■ Work to complete:
Reproduce exactly the lines below from the one containing "- Compared with" through the one containing "- Delta(worst reg2reg", including both, and nothing else.
[Opening Input for this task section]
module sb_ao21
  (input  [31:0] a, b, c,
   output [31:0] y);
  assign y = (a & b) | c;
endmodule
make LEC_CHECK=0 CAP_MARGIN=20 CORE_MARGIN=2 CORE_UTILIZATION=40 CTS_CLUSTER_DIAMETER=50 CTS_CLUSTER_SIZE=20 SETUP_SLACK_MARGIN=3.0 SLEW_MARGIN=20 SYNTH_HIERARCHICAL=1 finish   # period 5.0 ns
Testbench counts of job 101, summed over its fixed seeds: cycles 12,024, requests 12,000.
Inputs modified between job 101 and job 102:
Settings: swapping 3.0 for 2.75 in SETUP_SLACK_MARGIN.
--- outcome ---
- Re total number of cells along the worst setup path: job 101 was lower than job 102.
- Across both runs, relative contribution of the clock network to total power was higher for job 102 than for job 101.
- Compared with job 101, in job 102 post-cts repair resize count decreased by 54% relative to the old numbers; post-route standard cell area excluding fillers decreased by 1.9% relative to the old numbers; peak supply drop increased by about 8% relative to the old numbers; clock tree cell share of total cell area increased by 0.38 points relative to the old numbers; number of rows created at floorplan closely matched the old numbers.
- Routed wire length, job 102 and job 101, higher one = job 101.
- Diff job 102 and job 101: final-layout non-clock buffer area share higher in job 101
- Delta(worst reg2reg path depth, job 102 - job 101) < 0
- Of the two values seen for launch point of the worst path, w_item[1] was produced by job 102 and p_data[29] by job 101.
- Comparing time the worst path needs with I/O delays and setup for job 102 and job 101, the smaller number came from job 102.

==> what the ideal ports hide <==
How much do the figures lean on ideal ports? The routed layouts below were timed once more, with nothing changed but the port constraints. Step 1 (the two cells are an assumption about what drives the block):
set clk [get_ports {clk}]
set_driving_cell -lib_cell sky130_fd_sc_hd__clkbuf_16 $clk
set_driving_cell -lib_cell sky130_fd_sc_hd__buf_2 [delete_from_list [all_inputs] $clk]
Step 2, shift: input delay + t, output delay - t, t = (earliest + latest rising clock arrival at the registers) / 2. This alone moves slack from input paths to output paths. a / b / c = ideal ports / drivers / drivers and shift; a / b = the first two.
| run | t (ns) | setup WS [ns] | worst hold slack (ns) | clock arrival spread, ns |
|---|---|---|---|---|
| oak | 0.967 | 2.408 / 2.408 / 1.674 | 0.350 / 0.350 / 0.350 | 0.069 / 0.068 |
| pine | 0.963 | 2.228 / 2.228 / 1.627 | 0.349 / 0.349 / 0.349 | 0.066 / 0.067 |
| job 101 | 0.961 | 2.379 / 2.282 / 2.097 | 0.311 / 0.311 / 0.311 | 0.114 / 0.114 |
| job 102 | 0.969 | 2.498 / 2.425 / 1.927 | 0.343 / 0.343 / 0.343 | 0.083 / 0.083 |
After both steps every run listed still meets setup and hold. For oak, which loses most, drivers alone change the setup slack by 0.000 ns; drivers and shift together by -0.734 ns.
What follows belongs to an exercise in optimizing a design on an open flow for small area and a short achievable clock period; a production flow would make more cautious choices.
In this exercise RTL edits were held to simulation tests only and were not proved equivalent to the original.

**flow/flow/run.sh**
```bash
#!/bin/bash
set -euo pipefail
bash standard.sh ADDER_MAP_FILE= SETUP_SLACK_MARGIN=9.6 \
  "BUFFER_PORTS_ARGS=-buffer_cell sky130_fd_sc_hd__buf_1" finish > standard.log 2>&1
```
**flow/standard.sh**
```bash
#!/bin/bash
# synth_recipe.tcl (not shown) runs the flow's synth.tcl, then flattens the netlist and writes it again
# the make line also repeats each setting of config.mk as NAME=value (left out here)
make -C /OpenROAD-flow-scripts/flow DESIGN_CONFIG=/design/flow/config.mk WORK_HOME=/design/flow/orfs CLKGATE_MAP_FILE= SYNTH_SCRIPT=/design/flow/synth_recipe.tcl "${@:-finish}"
```
**flow/config.mk**
```make
export PLATFORM = sky130hd
export DESIGN_NAME = g_poker_core
export DESIGN_NICKNAME = g_poker_core
export VERILOG_FILES = /design/flow/design.v
export SDC_FILE = /design/flow/constraint.sdc
export NUM_CORES = 8
export LEC_CHECK = 0
export ABC_AREA = 1
export CAP_MARGIN = 20
export CORE_MARGIN = 2
export CORE_UTILIZATION = 50
export SLEW_MARGIN = 20
```
**flow/constraint.sdc**
```tcl
create_clock -name core_clock -period 14.0 [get_ports {clock}]
set_input_delay 2.8000 -clock core_clock [delete_from_list [all_inputs] [get_ports {clock}]]
set_output_delay 2.8000 -clock core_clock [all_outputs]
set_load 0.01 [all_outputs]
```
What follows belongs to an exercise in optimizing a design on an open flow for small area and a short achievable clock period; a production flow would make more cautious choices.
In this exercise RTL edits were held to simulation tests only and were not proved equivalent to the original.
Power and IR drop assume default switching activity.

### flow/run.sh
#!/bin/bash
# The standard layout (the standard.sh) with extra settings from
# flow/extra.mk. make's output goes to standard.log; each ORFS step writes
# its own log under orfs/logs/.
set -euo pipefail
cat flow/extra.mk >> config.mk
bash standard.sh > standard.log 2>&1
### flow/extra.mk
# Settings added to the standard flow's config.mk by flow/run.sh.
# Timing repair aims for 12 ns of setup slack, so it keeps shortening the
# critical paths well past the 20 ns clock period.
export SETUP_SLACK_MARGIN = 12
# The slow OR3/OR4 cells and the delay cells are left out of mapping, port
# buffering and repair.
export DONT_USE_CELLS = sky130_fd_sc_hd__or4_1 sky130_fd_sc_hd__or4_2 sky130_fd_sc_hd__or4_4 sky130_fd_sc_hd__or4b_1 sky130_fd_sc_hd__or4b_2 sky130_fd_sc_hd__or4b_4 sky130_fd_sc_hd__or4bb_1 sky130_fd_sc_hd__or4bb_2 sky130_fd_sc_hd__or4bb_4 sky130_fd_sc_hd__or3_1 sky130_fd_sc_hd__or3_2 sky130_fd_sc_hd__or3_4 sky130_fd_sc_hd__or3b_1 sky130_fd_sc_hd__or3b_2 sky130_fd_sc_hd__or3b_4 sky130_fd_sc_hd__clkdlybuf4s15_1 sky130_fd_sc_hd__clkdlybuf4s15_2 sky130_fd_sc_hd__clkdlybuf4s18_1 sky130_fd_sc_hd__clkdlybuf4s18_2 sky130_fd_sc_hd__clkdlybuf4s25_1 sky130_fd_sc_hd__clkdlybuf4s25_2 sky130_fd_sc_hd__clkdlybuf4s50_1 sky130_fd_sc_hd__clkdlybuf4s50_2 sky130_fd_sc_hd__dlygate4sd1_1 sky130_fd_sc_hd__dlygate4sd2_1 sky130_fd_sc_hd__dlygate4sd3_1 sky130_fd_sc_hd__dlymetal6s2s_1 sky130_fd_sc_hd__dlymetal6s4s_1 sky130_fd_sc_hd__dlymetal6s6s_1 
### standard.sh
#!/bin/bash
# synth_recipe.tcl (not shown) runs the flow's synth.tcl, then flattens the netlist and writes it again
# the make line also repeats each setting of config.mk as NAME=value (left out here)
make -C /OpenROAD-flow-scripts/flow DESIGN_CONFIG=/design/flow/config.mk WORK_HOME=/design/flow/orfs CLKGATE_MAP_FILE= SYNTH_SCRIPT=/design/flow/synth_recipe.tcl "${@:-finish}"
### config.mk
export PLATFORM = sky130hd
export DESIGN_NAME = enigma_part3
export DESIGN_NICKNAME = enigma_part3
export VERILOG_FILES = /design/flow/design.v
export SDC_FILE = /design/flow/constraint.sdc
export NUM_CORES = 8
export LEC_CHECK = 0
export CAP_MARGIN = 20
export CORE_MARGIN = 2
export CORE_UTILIZATION = 35
export CTS_BUF_LIST = sky130_fd_sc_hd__clkbuf_8 sky130_fd_sc_hd__clkbuf_16
export CTS_CLUSTER_DIAMETER = 100
export CTS_CLUSTER_SIZE = 20
export SLEW_MARGIN = 20
export SYNTH_HIERARCHICAL = 1
export SYNTH_MINIMUM_KEEP_SIZE = 0
export TNS_END_PERCENT = 5
# Settings added to bench's config.mk by flow/run.sh.
# Timing repair aims for 12 ns of setup slack, so it keeps shortening the
# critical paths well past the 20 ns clock period.
export SETUP_SLACK_MARGIN = 12
# The slow OR3/OR4 cells and the delay cells are left out of mapping, port
# buffering and repair.
export DONT_USE_CELLS = sky130_fd_sc_hd__or4_1 sky130_fd_sc_hd__or4_2 sky130_fd_sc_hd__or4_4 sky130_fd_sc_hd__or4b_1 sky130_fd_sc_hd__or4b_2 sky130_fd_sc_hd__or4b_4 sky130_fd_sc_hd__or4bb_1 sky130_fd_sc_hd__or4bb_2 sky130_fd_sc_hd__or4bb_4 sky130_fd_sc_hd__or3_1 sky130_fd_sc_hd__or3_2 sky130_fd_sc_hd__or3_4 sky130_fd_sc_hd__or3b_1 sky130_fd_sc_hd__or3b_2 sky130_fd_sc_hd__or3b_4 sky130_fd_sc_hd__clkdlybuf4s15_1 sky130_fd_sc_hd__clkdlybuf4s15_2 sky130_fd_sc_hd__clkdlybuf4s18_1 sky130_fd_sc_hd__clkdlybuf4s18_2 sky130_fd_sc_hd__clkdlybuf4s25_1 sky130_fd_sc_hd__clkdlybuf4s25_2 sky130_fd_sc_hd__clkdlybuf4s50_1 sky130_fd_sc_hd__clkdlybuf4s50_2 sky130_fd_sc_hd__dlygate4sd1_1 sky130_fd_sc_hd__dlygate4sd2_1 sky130_fd_sc_hd__dlygate4sd3_1 sky130_fd_sc_hd__dlymetal6s2s_1 sky130_fd_sc_hd__dlymetal6s4s_1 sky130_fd_sc_hd__dlymetal6s6s_1 
### constraint.sdc
create_clock -name core_clock -period 20.0 [get_ports {clk}]
set_input_delay 4.0000 -clock core_clock [delete_from_list [all_inputs] [get_ports {clk}]]
set_output_delay 4.0000 -clock core_clock [all_outputs]
set_load 0.01 [all_outputs]
This design comes from an exercise in tuning for small area, a short achievable clock period and few clock cycles on the open sky130 flow, not from production work. The RTL was checked by simulation tests, not by an equivalence proof against the original design. Power figures rest on the tool's default switching activity, not on a simulated workload.

`design/flow/design.v`:
```
module JAM (
input CLK,
input RST,
output reg [2:0] W,
output reg [2:0] J,
input [6:0] Cost,
output reg [3:0] MatchCount,
output reg [9:0] MinCost,
output reg Valid );
localparam ST_HUNG  = 3'd0;
localparam ST_TIGHT = 3'd1;
localparam ST_RED   = 3'd2;
localparam ST_RYS   = 3'd3;
localparam ST_DONE  = 3'd4;
localparam [7:0] INF = 8'hff;
reg [2:0]  st;
reg [2:0]  row;           
reg        root;          
reg [63:0] nvf;           
reg [63:0] mvf;           
reg [23:0] wayf;          
reg [7:0]  wset;          
reg [23:0] pf;            
reg [7:0]  matched;
reg [7:0]  used;          
reg [7:0]  best;          
reg [2:0]  j1;
reg [7:0]  Kr;            
reg        post, mfr;
reg [2:0]  j1r;           
reg [6:0]  bestr;         
reg        isact;
reg [5:0]  tcnt;          
reg        vA, kA, lA, mA; reg [2:0] cA;
reg        vB, kB, lB; reg [2:0] cB; reg [7:0] YB;
reg        vD, lD;     reg [2:0] cD; reg [7:0] keyD; reg [7:0] mvD;
reg        aact;
reg [2:0]  jj;
reg [7:0]  tmask;
reg [2:0]  trow;
reg        vF, lF, sF;
reg        vQ, lQ, sQ;
reg [2:0]  i0r;           
function [3:0] pc8;
  input [7:0] x;
  pc8 = x[0] + x[1] + x[2] + x[3] + x[4] + x[5] + x[6] + x[7];
endfunction
function [3:0] mul4;
  input [3:0] a, b;
  mul4 = a * b;
endfunction
function any4;
  input [3:0] x;
  any4 = |x;
endfunction
function two4;
  input [3:0] x;
  two4 = (x[0] & x[1]) | (x[2] & x[3]) | ((x[0] | x[1]) & (x[2] | x[3]));
endfunction
function oneh;
  input [7:0] x;
  oneh = (any4(x[3:0]) ^ any4(x[7:4])) & ~two4(x[3:0]) & ~two4(x[7:4]);
endfunction
wire [63:0] T = mvf;
wire [7:0]  S  = wayf[7:0];
wire [7:0]  Rr = wayf[15:8];
wire [7:0]  Rc = wayf[23:16];
wire [31:0] F  = {nvf[59:56], nvf[51:48], nvf[43:40], nvf[35:32],
                  nvf[27:24], nvf[19:16], nvf[11:8],  nvf[3:0]};
wire [7:0]  Q  = {nvf[15:12], nvf[7:4]};
wire        hung  = (st == ST_HUNG);
wire        tight = (st == ST_TIGHT);
wire       lt_km  = keyD < mvD;
wire       lt_kb  = keyD < best;
wire       lt_mb  = mvD < best;
wire       take   = root || lt_km;
wire [7:0] nm     = take ? keyD : mvD;
wire       upd    = vD && hung && !used[cD];
wire       nlt    = upd && (take ? lt_kb : lt_mb);
wire       dec    = vD && lD && hung;
wire [7:0] bestf  = nlt ? nm : best;
wire [2:0] j1f    = nlt ? cD : j1;
wire       mf     = nlt ? matched[cD] : matched[j1];
wire [2:0] pj1f   = nlt ? pf[cD*3 +: 3] : pf[j1*3 +: 3];
wire       dec_cont = dec && mf;
wire       dec_end  = dec && !mf;
wire       nrow7  = (row == 3'd7);
wire [7:0] oh_d   = 8'd1 << cD;
wire       tfirst = (cD == 3'd0) || lt_kb;
wire [7:0] tmask_n = tfirst ? oh_d : ((keyD == best) ? (tmask | oh_d) : tmask);
wire        hiss = hung && isact && !post;
wire        tiss = tight && isact;
reg         issue_now;
reg  [2:0]  icol, irow;
reg         ik, il, im;
always @(*) begin
  issue_now = 1'b0; icol = 3'd0; irow = row; ik = 1'b0; il = 1'b0; im = 1'b1;
  if (dec_cont) begin
    issue_now = 1'b1; icol = j1f; irow = pj1f; ik = 1'b1; im = 1'b0;
  end else if (dec_end) begin
    issue_now = 1'b1; icol = 3'd0; irow = nrow7 ? 3'd0 : row + 3'd1;
  end else if (post) begin
    issue_now = !mfr; icol = 3'd1; irow = nrow7 ? 3'd0 : row + 3'd1;
  end else if (hiss) begin
    issue_now = 1'b1;
    icol = (root ? 3'd0 : j1r) + tcnt[2:0];
    irow = root ? row : i0r; il = (tcnt[2:0] == 3'd7); im = root;
  end else if (tiss) begin
    issue_now = 1'b1; icol = tcnt[2:0]; irow = tcnt[5:3]; il = (tcnt == 6'd63);
  end
end
wire [7:0] nvA    = nvf[cA*8 +: 8];
wire       pA     = used[cA];
wire       padd   = mA && pA;
wire       asub   = !mA;
wire [7:0] Zx     = kA ? ~{1'b0, bestr} : (asub ? ~Kr : (pA ? {1'b0, bestr} : 8'd0));
wire [7:0] Y      = nvA + Zx + {7'd0, asub};
wire       nvwe   = vA && (kA || padd);
wire [9:0] keyB   = {3'd0, Cost} + {{2{YB[7]}}, YB};
reg [7:0] fr, csel, mr;
integer r;
always @(*) begin
  fr = 8'd0; csel = 8'd0;
  for (r = 0; r < 8; r = r + 1) begin
    mr = T[r*8 +: 8] & Rc;
    if (Rr[r] && oneh(mr)) begin
      fr[r] = 1'b1;
      csel = csel | mr;
    end
  end
end
wire red_done = (fr == 8'd0);
wire [7:0] S_next = ((S | ~Rc) + 8'd1) & Rc;
reg  [31:0] fac;
always @(*) begin
  for (r = 0; r < 8; r = r + 1)
    fac[r*4 +: 4] = Rr[r] ? pc8(T[r*8 +: 8] & S) : 4'd1;
end
wire [3:0] q0 = mul4(mul4(F[3:0],   F[7:4]),   mul4(F[11:8],  F[15:12]));
wire [3:0] q1 = mul4(mul4(F[19:16], F[23:20]), mul4(F[27:24], F[31:28]));
wire [3:0] prod = mul4(Q[3:0], Q[7:4]);
always @(posedge CLK) begin
  if (RST) begin
    st <= ST_HUNG;
    row <= 3'd0; root <= 1'b1;
    nvf <= 64'd0; wset <= 8'd0; matched <= 8'd0; used <= 8'd0;
    best <= INF;
    post <= 1'b0;
    W <= 3'd0; J <= 3'd0;
    vA <= 1'b1; kA <= 1'b0; lA <= 1'b0; cA <= 3'd0; mA <= 1'b1;
    isact <= 1'b1; tcnt <= 6'd1;
    vB <= 1'b0; vD <= 1'b0;
    lB <= 1'b0; lD <= 1'b0;
    aact <= 1'b0;
    vF <= 1'b0; vQ <= 1'b0;
    MinCost <= 10'd0; MatchCount <= 4'd0; Valid <= 1'b0;
  end else begin
    vA <= issue_now; kA <= ik; lA <= il; cA <= icol; mA <= im;
    if (issue_now) begin
      W <= irow; J <= icol;
    end
    if (hiss || tiss) tcnt <= tcnt + 6'd1;
    if ((hiss && tcnt[2:0] == 3'd7) || (tiss && tcnt == 6'd63)) isact <= 1'b0;
    vB <= vA; kB <= kA; lB <= lA; cB <= cA; YB <= Y;
    if (nvwe) nvf[cA*8 +: 8] <= Y;
    if (vA && padd) used[cA] <= 1'b0;
    vD <= vB && !kB; lD <= lB; cD <= cB; keyD <= keyB[8] ? 8'hff : keyB[7:0];
    mvD <= mvf[cB*8 +: 8];
    if (vB && kB) Kr <= keyB[7:0];
    if (upd) begin
      if (take) mvf[cD*8 +: 8] <= keyD;
      if (take && !root) begin
        wayf[cD*3 +: 3] <= j1r;
        wset[cD] <= 1'b1;
      end
      if (nlt) begin
        best <= nm; j1 <= cD;
      end
    end
    post <= dec;
    if (dec) begin
      mfr <= mf; j1r <= j1f; bestr <= bestf[6:0]; i0r <= pj1f;
      isact <= 1'b0;
    end
    if (post) begin
      best <= INF;
      if (root) wset <= 8'd0;
      isact <= 1'b1;
      if (mfr) begin
        root <= 1'b0; used[j1r] <= 1'b1;
        tcnt <= 6'd1;
      end else begin
        MinCost <= MinCost + {3'd0, bestr};
        root <= 1'b1;
        tcnt <= 6'd2;
        if (nrow7) begin
          st <= ST_TIGHT; trow <= 3'd0;
        end else begin
          row <= row + 3'd1;
          aact <= 1'b1; jj <= j1r;
        end
      end
    end
    if (aact) begin
      matched[jj] <= 1'b1;
      if (wset[jj]) begin
        pf[jj*3 +: 3] <= pf[wayf[jj*3 +: 3]*3 +: 3];
        jj <= wayf[jj*3 +: 3];
      end else begin
        pf[jj*3 +: 3] <= row - 3'd1;
        aact <= 1'b0;
      end
    end
    if (tight && vD) begin
      if (tfirst) best <= keyD;
      tmask <= tmask_n;
      if (cD == 3'd7) begin
        mvf[trow*8 +: 8] <= tmask_n;
        trow <= trow + 3'd1;
        if (trow == 3'd7) begin
          st <= ST_RED; wayf[23:8] <= 16'hffff;
        end
      end
    end
    if (st == ST_RED) begin
      wayf[15:8]  <= Rr & ~fr;
      wayf[23:16] <= Rc & ~csel;
      if (red_done) begin
        st <= ST_RYS; wayf[7:0] <= 8'd0; MatchCount <= 4'd0;
      end
    end
    vF <= 1'b0;
    if (st == ST_RYS) begin
      vF <= 1'b1; sF <= (^S) ^ (^Rc); lF <= (S_next == 8'd0);
      for (r = 0; r < 8; r = r + 1) nvf[r*8 +: 4] <= fac[r*4 +: 4];
      wayf[7:0] <= S_next;
      if (S_next == 8'd0) st <= ST_DONE;
    end
    vQ <= vF; lQ <= lF; sQ <= sF;
    if (vF) begin
      nvf[7:4] <= q0; nvf[15:12] <= q1;
    end
    if (vQ) begin
      MatchCount <= sQ ? MatchCount - prod : MatchCount + prod;
      if (lQ) Valid <= 1'b1;
    end
  end
end
endmodule
```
[Closing Input for this task section]
■ Response for this exercise:
- Compared with job 101, in job 102 post-cts repair resize count decreased by 54% relative to the old numbers; post-route standard cell area excluding fillers decreased by 1.9% relative to the old numbers; peak supply drop increased by about 8% relative to the old numbers; clock tree cell share of total cell area increased by 0.38 points relative to the old numbers; number of rows created at floorplan closely matched the old numbers.
- Routed wire length, job 102 and job 101, higher one = job 101.
- Diff job 102 and job 101: final-layout non-clock buffer area share higher in job 101
- Delta(worst reg2reg path depth, job 102 - job 101) < 0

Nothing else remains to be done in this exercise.